VIVIR DE NOCHE
Por Dani Arrébola y Laia Carra
Ben, encendiste demasiadas luces y solo hacía falta una vela
Cuarta película la que estrena detrás de la cámara el bueno de Ben Affleck y, una vez más, se pone también delante de la misma para protagonizar esta Vivir de noche en plena época de la ley seca. Sabemos de la calidad técnica y, sobre todo, intelecto que posee este actor-director a la hora de narrar sus historias (no es gratuito el Oscar logrado a la mejor producción por la excelente Argo) y, es precisamente por ello, que el listón de la exigencia con el mayor de los Affleck lo situamos muy alto. Tanto que en esta ocasión podemos avanzar que al saltarlo nos hemos llevado un pequeño traspiés de desilusión.
Affleck adapta la novela del prestigioso Dennis Lehane que nos lleva a la América de los famosos años 20, la de la emergencia de la mafia callejera que se hizo fuerte conviviendo y aprovechando la archi-conocida ley seca. En el Boston de ese contexto, nuestro protagonista interpreta a Joe Coughlin, un delincuente que actúa bajo las órdenes del frío e impecable Albert White (Robert Glenister) con un peligro añadido bien contado desde el principio: Coughlin vive un tormentoso, intenso y secreto romance con la prometida de White (Sienna Miller). Las balas estarán servidas a cada trago prohibido de un alcohol que se convertirá en el móvil y tesoro más preciado de los gángsteres.

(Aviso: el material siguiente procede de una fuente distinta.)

**config.mk**
```make
export PLATFORM = sky130hd
export DESIGN_NAME = pidpc_cfg_regs
export DESIGN_NICKNAME = d
export VERILOG_FILES = /design/src/design/pidpc_pkg.sv /design/src/design/pidpc_cfg_regs.sv
export SDC_FILE = /design/constraint.sdc
export NUM_CORES = 1
export LEC_CHECK = 0
export BUFFER_PORTS_ARGS = -buffer_cell sky130_fd_sc_hd__buf_2
export CELL_PAD_IN_SITES_DETAIL_PLACEMENT = 0
export CELL_PAD_IN_SITES_GLOBAL_PLACEMENT = 1
export CORE_ASPECT_RATIO = 2
export CORE_MARGIN = 5
export CORE_UTILIZATION = 38
export CTS_CLUSTER_DIAMETER = 40
export DETAILED_ROUTE_END_ITERATION = 7
export GPL_TIMING_DRIVEN = 0
export PLACE_DENSITY = 0.82
export SYNTH_ARGS = -nofsm -noshare
export SYNTH_HDL_FRONTEND = slang
export SYNTH_SLANG_ARGS = --single-unit
```
**constraint.sdc**
```tcl
create_clock -name i_clk -period 1.4 [get_ports i_clk]
set_input_delay 0.14 -clock i_clk [delete_from_list [all_inputs] [get_ports i_clk]]
set_output_delay 0.14 -clock i_clk [all_outputs]
set_load 0.03 [all_outputs]
```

No habría nada que reprocharle a Affleck en cuanto a la efectista, cuidada e irremplazable factura técnica en la que se viste el filme; pero quedarse en el tejido del mismo sería hacer un juicio demasiado vago y simplón para un género y una época que se ha tocado y retocado centenares de veces en pantalla. Es precisamente en este plus adicional que podríamos y deberíamos esperar, donde el cineasta californiano no termina de ofrecernos una idea nítida sobre aquello que es capaz de contarnos en las dos horas y poco de metraje: las balas y el alcohol zigzaguean en subtramas que se abren y cierran como una feria de atracciones con la maquinaria de siempre y que apenas logra emocionarnos. El deber, el amor, el desamor, la traición, la jerarquía o la esperanza en crear un futuro familiar alejado de la delincuencia, son temas que se ventilan en un abanico con poco pulso y fuerza en sus manos y con más confusión y ajetreo que ventisca y alma en su gesto.
Vivir de noche no es nada desechable pero es probablemente el título más flojo de un Ben Affleck que hasta ahora nos había demostrado una cabeza ágil y presta pero que, en esta ocasión, se le ha escurrido de la mente el buen material de partida de la novela de Lehane. En esas páginas sí se cierran con proteínas ricas en músculo y garra las tramas y caminos de sus bien construidos personajes. Pero al pasar las bombillas a la pantalla, el bueno de Ben ha encendido demasiadas luces cuando en su destilería de alcohol y amor particular le hubiera bastado con prender una elegante vela.